Nutrition information is automatically calculated, so should only be used as an approximation.

Tried this recipe?Mention @leitesculinaria or tag #leitesculinaria!
Recipe © 2014 Yigit Pura. Photo © 2014 Frankie Frankeny. All rights reserved.

Recipe Testers’ Reviews

As the designated phyllo wrangler when I was growing up, I appreciate the simplicity and scale of this phyllo crisps recipe. What a tempting little addition to summer fruit or even afternoon coffee to make things a little special. This recipe is a great way to use up an extra half package of phyllo since it’s likely you’ll have everything else on hand. I ground fresh cardamon seeds, then added a couple tablespoons sugar, then zested a whole Meyer lemon in place of the orange. I would work with a pair of identical size pans, so that when you bake them with one pan on top to keep it all flat, they fit together nicely. Since my phyllo sheets were 14-by-18-inch sheets, I used a pair of 10-by-15-inch pans, trimming and using the scrap pieces for the next layer since the melted butter handles any piecing or joining nicely. I recommend using a silicone brush for the butter so you don’t end up with stray bristles on the phyllo. If you snuck in a few ground walnuts, that would work beautifully as well. The phyllo crisps go very nicely with some Greek yogurt and fresh fruit or a seasonal compote, as the contrast of the sweet pastry against the tart yogurt is perfect.

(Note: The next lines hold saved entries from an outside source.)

<file path="src/hdl/rtbf_pkg.sv">
package rtbf_pkg;

  // field and register widths
  localparam int unsigned PixelW  = 32;
  localparam int unsigned AlphaLo = 24;
  localparam int unsigned RowW    = 14;
  localparam int unsigned CntW    = 13;
  localparam int unsigned ApbW    = 32;
  localparam int unsigned AddrW   = 4;
  localparam int unsigned OutW    = 32;

  localparam int unsigned MaxWidthDef = 4096;

  localparam logic [CntW-1:0] CntAllOnes = '1;

  // register index, taken from paddr[3:2]
  typedef enum logic [1:0] {
    RegRowWidth = 2'd0,
    RegStartRow = 2'd1,
    RegStopRow  = 2'd2,
    RegNone     = 2'd3
  } reg_idx_t;

  typedef struct packed {
    logic [CntW-1:0] row_width;
    logic [RowW-1:0] start_row;
    logic [RowW-1:0] stop_row;
  } cfg_t;

endpackage

</file>
<file path="src/hdl/row_transition_break_finder.sv">
// Row transition break finder. Stream ARGB pixels of candidate rows, highest
// row (start_row) first, each row left to right over row_width pixels; the
// block counts colour changes per row and, after the last pixel of the stop
// row (or of row 0), returns one result: the midpoint of the run of adjacent
// rows that share the lowest change count, plus that count. A search starts
// with the first pixel after the previous result. Throughput is one pixel per
// cycle; a pixel passes through the input register, then the per-pixel
// update into the result register. The pixel pipe holds only when a
// search-ending pixel meets a result not yet taken. Registers are
// written over the APB-style port and are read live, so write them between
// searches.
module row_transition_break_finder #(
  parameter int unsigned MAX_WIDTH = rtbf_pkg::MaxWidthDef
) (
  input  logic                        clk,
  input  logic                        rst_n,
  // pixel requests
  input  logic                        in_tvalid,
  output logic                        in_tready,
  input  logic [rtbf_pkg::PixelW-1:0] in_tdata,    // [31:0] pixel
  // result requests
  output logic                        out_tvalid,
  input  logic                        out_tready,
  output logic [rtbf_pkg::OutW-1:0]   out_tdata,   // [13:0] break_row, [26:14] min_changes
  // configuration
  input  logic                        cfg_psel,
  input  logic                        cfg_penable,
  input  logic                        cfg_pwrite,
  input  logic [rtbf_pkg::AddrW-1:0]  cfg_paddr,
  input  logic [rtbf_pkg::ApbW-1:0]   cfg_pwdata,
  output logic [rtbf_pkg::ApbW-1:0]   cfg_prdata,
  output logic                        cfg_pready
);

  localparam int unsigned ColW = $clog2(MAX_WIDTH + 1);
  localparam int unsigned RowW = rtbf_pkg::RowW;
  localparam int unsigned CntW = rtbf_pkg::CntW;

  rtbf_pkg::cfg_t  cfg;
  logic [ColW-1:0] eff_width;

  rtbf_cfg_regs #(.MAX_WIDTH(MAX_WIDTH)) u_cfg (
    .clk      (clk),
    .rst_n    (rst_n),
    .psel     (cfg_psel),
    .penable  (cfg_penable),
    .pwrite   (cfg_pwrite),
    .paddr    (cfg_paddr),
    .pwdata   (cfg_pwdata),
    .prdata   (cfg_prdata),
    .pready   (cfg_pready),
    .cfg      (cfg),
    .eff_width(eff_width)
  );

  // input register
  logic                        s1_vld_r;
  logic [rtbf_pkg::PixelW-1:0] s1_pix_r;
  logic                        s1_adv;

  // search state
  logic                        active_r;
  logic [ColW-1:0]             col_r;
  logic [RowW-1:0]             row_r;
  logic [rtbf_pkg::PixelW-1:0] color_r;
  logic                        prev_t_r;
  logic [CntW-1:0]             rc_r;
  logic [CntW-1:0]             best_c_r;
  logic [RowW-1:0]             top_r;
  logic [RowW-1:0]             bot_r;
  logic                        open_r;

  // result register
  logic                        out_vld_r;
  logic [rtbf_pkg::OutW-1:0]   out_data_r;

  // state as seen by this pixel: a fresh search starts from clean values
  logic                        start;
  logic [ColW-1:0]             col;
  logic [RowW-1:0]             row;
  logic [rtbf_pkg::PixelW-1:0] color;
  logic                        prev_t;
  logic [CntW-1:0]             rc;
  logic [CntW-1:0]             best_c;
  logic [RowW-1:0]             top;
  logic [RowW-1:0]             bot;
  logic                        open;

  logic                        cur_t;
  logic                        chg;
  logic [CntW-1:0]             rc_new;
  logic [rtbf_pkg::PixelW-1:0] color_new;
  logic [ColW-1:0]             col_new;
  logic                        row_end;
  logic                        search_end;
  logic [CntW-1:0]             best_c_new;
  logic [RowW-1:0]             top_new;
  logic [RowW-1:0]             bot_new;
  logic                        open_new;
  logic [RowW-1:0]             mid;

  always_comb begin
    start  = !active_r;
    col    = start ? '0 : col_r;
    row    = start ? cfg.start_row : row_r;
    color  = start ? '0 : color_r;
    prev_t = start ? 1'b0 : prev_t_r;
    rc     = start ? '0 : rc_r;
    best_c = start ? rtbf_pkg::CntAllOnes : best_c_r;
    top    = start ? '0 : top_r;
    bot    = start ? '0 : bot_r;
    open   = start ? 1'b0 : open_r;
  end

  // colour change: differs from running colour, not transparent to transparent
  always_comb begin
    cur_t     = (s1_pix_r[rtbf_pkg::PixelW-1:rtbf_pkg::AlphaLo] == '0);
    chg       = (s1_pix_r != color) && !(cur_t && prev_t);
    color_new = chg ? s1_pix_r : color;
    rc_new    = (chg && (rc != rtbf_pkg::CntAllOnes)) ? rc + CntW'(1) : rc;
    col_new   = col + ColW'(1);
    row_end   = (col_new >= eff_width);
  end

  // row close: new minimum opens a run, an equal count directly below extends it
  always_comb begin
    best_c_new = best_c;
    top_new    = top;
    bot_new    = bot;
    open_new   = open;
    if (row_end) begin
      priority if (rc_new < best_c) begin
        best_c_new = rc_new;
        top_new    = row;
        bot_new    = row;
        open_new   = 1'b1;
      end else if (rc_new == best_c) begin
        if (open && (bot != '0) && (row == bot - RowW'(1))) begin
          bot_new = row;
        end else begin
          open_new = 1'b0;
        end
      end else begin
        open_new = 1'b0;
      end
    end
    search_end = row_end && ((row <= cfg.stop_row) || (row == '0));
    mid        = bot_new + ((top_new - bot_new) >> 1);
  end

  // hold the pixel only when it would overwrite a result not yet taken
  assign s1_adv    = s1_vld_r && !(search_end && out_vld_r && !out_tready);
  assign in_tready = !s1_vld_r || s1_adv;

  always_ff @(posedge clk) begin
    if (!rst_n) begin
      s1_vld_r <= 1'b0;
    end else if (in_tready) begin
      s1_vld_r <= in_tvalid;
    end
  end

  always_ff @(posedge clk) begin
    if (in_tready && in_tvalid) begin
      s1_pix_r <= in_tdata;
    end
  end

  always_ff @(posedge clk) begin
    if (!rst_n) begin
      active_r <= 1'b0;
      open_r   <= 1'b0;
    end else if (s1_adv) begin
      active_r <= !search_end;
      open_r   <= search_end ? 1'b0 : open_new;
    end
  end

  always_ff @(posedge clk) begin
    if (s1_adv) begin
      col_r    <= row_end ? '0 : col_new;
      color_r  <= row_end ? '0 : color_new;
      rc_r     <= row_end ? '0 : rc_new;
      prev_t_r <= cur_t;
      row_r    <= row_end ? row - RowW'(1) : row;
      best_c_r <= best_c_new;
      top_r    <= top_new;
      bot_r    <= bot_new;
    end
  end

  always_ff @(posedge clk) begin
    if (!rst_n) begin
      out_vld_r <= 1'b0;
    end else if (s1_adv && search_end) begin
      out_vld_r <= 1'b1;
    end else if (out_tready) begin
      out_vld_r <= 1'b0;
    end
  end

  always_ff @(posedge clk) begin
    if (s1_adv && search_end) begin
      out_data_r <= rtbf_pkg::OutW'({best_c_new, mid});
    end
  end

  assign out_tvalid = out_vld_r;
  assign out_tdata  = out_data_r;

endmodule

</file>
<file path="src/hdl/rtbf_cfg_regs.sv">
module rtbf_cfg_regs #(
  parameter int unsigned MAX_WIDTH = rtbf_pkg::MaxWidthDef,
  localparam int unsigned ColW = $clog2(MAX_WIDTH + 1)
) (
  input  logic                       clk,
  input  logic                       rst_n,
  input  logic                       psel,
  input  logic                       penable,
  input  logic                       pwrite,
  input  logic [rtbf_pkg::AddrW-1:0] paddr,
  input  logic [rtbf_pkg::ApbW-1:0]  pwdata,
  output logic [rtbf_pkg::ApbW-1:0]  prdata,
  output logic                       pready,
  output rtbf_pkg::cfg_t             cfg,
  output logic [ColW-1:0]            eff_width
);

  rtbf_pkg::cfg_t   cfg_r;
  rtbf_pkg::reg_idx_t idx;
  logic             wr_en;

  assign idx    = rtbf_pkg::reg_idx_t'(paddr[3:2]);
  assign pready = 1'b1;
  assign wr_en  = psel && penable && pwrite;

  always_ff @(posedge clk) begin
    if (!rst_n) begin
      cfg_r.row_width <= rtbf_pkg::CntW'(1);
      cfg_r.start_row <= '0;
      cfg_r.stop_row  <= '0;
    end else if (wr_en) begin
      unique case (idx)
        rtbf_pkg::RegRowWidth: cfg_r.row_width <= pwdata[rtbf_pkg::CntW-1:0];
        rtbf_pkg::RegStartRow: cfg_r.start_row <= pwdata[rtbf_pkg::RowW-1:0];
        rtbf_pkg::RegStopRow:  cfg_r.stop_row  <= pwdata[rtbf_pkg::RowW-1:0];
        default: ;
      endcase
    end
  end

  always_comb begin
    unique case (idx)
      rtbf_pkg::RegRowWidth: prdata = rtbf_pkg::ApbW'(cfg_r.row_width);
      rtbf_pkg::RegStartRow: prdata = rtbf_pkg::ApbW'(cfg_r.start_row);
      rtbf_pkg::RegStopRow:  prdata = rtbf_pkg::ApbW'(cfg_r.stop_row);
      default:               prdata = '0;
    endcase
  end

  // zero width counts as one, saturate at MAX_WIDTH
  always_comb begin
    if (cfg_r.row_width == '0) begin
      eff_width = ColW'(1);
    end else if (32'(cfg_r.row_width) > 32'(MAX_WIDTH)) begin
      eff_width = ColW'(MAX_WIDTH);
    end else begin
      eff_width = ColW'(cfg_r.row_width);
    end
  end

  assign cfg = cfg_r;

endmodule

</file>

Lots of kids and adults raved about these sweet and crunchy phyllo crisps. Give yourself about 10 minutes to get your ingredients all put together. Remember to put the frozen phyllo dough in the refrigerator at least a day before.  And then give yourself another 10 minutes or so to make the recipe. The phyllo dough I bought was super easy to work with. The sheets didn’t tear and were so fresh and pliable. Plus, they fit on the parchment paper with just a little bit of hanging off the end and sides. The brand was Sinbad Filo sheets. Use it if you can find it. I sprinkled the sugar mixture with large pinches with my fingers and tried to cover the phyllo evenly with the delicious mixture. 10 minutes in the fridge was just the right amount of time to harden the butter. The paper towels lifted off easily, taking only a few crumbs of the sugar mixture with it. Lastly, the recipe says to brush with warmed and thinned honey and sprinkle with sugar. The added sugar didn’t seem to elevate the taste, so I might skip that step next time and just brush with the honey. My tasters—kids and adults—raved with excitement over the treats, all rating them a “testers choice.” The kids were so cute with their enthusiasm. I think these would be wonderful served with warmed brie and toasted and chopped pecans. Or alongside a scoop of vanilla bean ice cream. Or all alone with some coffee.

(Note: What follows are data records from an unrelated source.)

--- config.mk ---
export PLATFORM = sky130hd
export DESIGN_NAME = interrupt_priority_claim_controller
export DESIGN_NICKNAME = d
export VERILOG_FILES = /design/src/rtl/ipcc_pkg.sv /design/src/rtl/ipcc_ram.sv /design/src/rtl/ipcc_ctrl.sv /design/src/rtl/ipcc_datapath.sv /design/src/rtl/interrupt_priority_claim_controller.sv
export SDC_FILE = /design/constraint.sdc
export NUM_CORES = 2
export LEC_CHECK = 0
export BUFFER_PORTS_ARGS = -buffer_cell sky130_fd_sc_hd__buf_2
export CAP_MARGIN = 20
export CORE_MARGIN = 3
export CORE_UTILIZATION = 50
export CTS_BUF_LIST = sky130_fd_sc_hd__clkbuf_8 sky130_fd_sc_hd__clkbuf_16
export DETAILED_ROUTE_END_ITERATION = 7
export HOLD_SLACK_MARGIN = 0.12
export PLACE_DENSITY = 0.7
export SETUP_SLACK_MARGIN = 0.2
export SLEW_MARGIN = 20
export SYNTH_ARGS = -nofsm -noshare
export SYNTH_HDL_FRONTEND = slang
export SYNTH_HIERARCHICAL = 1
export SYNTH_SLANG_ARGS = --single-unit
--- constraint.sdc ---
create_clock -name clk -period 11.7 [get_ports clk]
set_input_delay 0.585 -clock clk [delete_from_list [all_inputs] [get_ports clk]]
set_output_delay 0.585 -clock clk [all_outputs]
set_load 0.02 [all_outputs]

These phyllo crisps can be very addictive. Actually, these are very addictive. And very lovely. The phyllo crisps are intense in their richness with honey and sugar and butter. This is not a bad thing, but some discretion with the honey, sugar, and butter would be well-advised. Some discretion with the size of the square would also be well-advised. I cut my sheets of phyllo into 15 crisps, and I could have cut my squares in half diagonally to create 30 triangles and had twice the satisfying servings in a pleasant triangular shape. Any honey would work just fine if you intend to heat it, since you could make even thick honey runny this way. Note again here that discretion will yield a finer product: a light brushing of the heated honey and a light sprinkling of sugar is plenty sufficient. There will be honey phyllo crisps. This is fine. Again, discretion during construction is well-advised.

Never, however, would I compare these to baklava. I do wonder, however, if nuts could be added in the layers to lend substance, texture, flavor, and cut some of the sweetness, whether pistachios, walnuts, almonds, or a combination. Note that, while this is not a lengthy process, it is important to allow for the necessary phyllo thawing time, so preplanning is important.

Next, a few notes on serving. I like the author’s idea to use them to give texture to your parfaits. I also like the idea to place a lovely stack on a cheese platter. For me, these would work best with cheeses that have strong or strong-ish personalities: very goat-y could work, very sharp could also work, while simple, rich, and creamy would proceed in the wrong direction with too much of an already good thing. Similarly, fruits with personality and not too much sweetness would combine well, perhaps pomegranates or even a citrus to bridge the orange zest flavor.

I nibbled these alongside a cup of nice, strong black tea, but I think they’d be great with a lovely unsweetened mint tea or strong black coffee as well. Pistachios, walnuts, or almonds would be great on the side. A local honey added an extra-special touch to these phyllo crisps. That being said, another honey that might be perfect here would be an orange blossom honey, which would accentuate the orange zest mixed into the spiced sugar. Any potluck-goer would be happy to have this addition to the spread, or they’d be a really nice hostess gift.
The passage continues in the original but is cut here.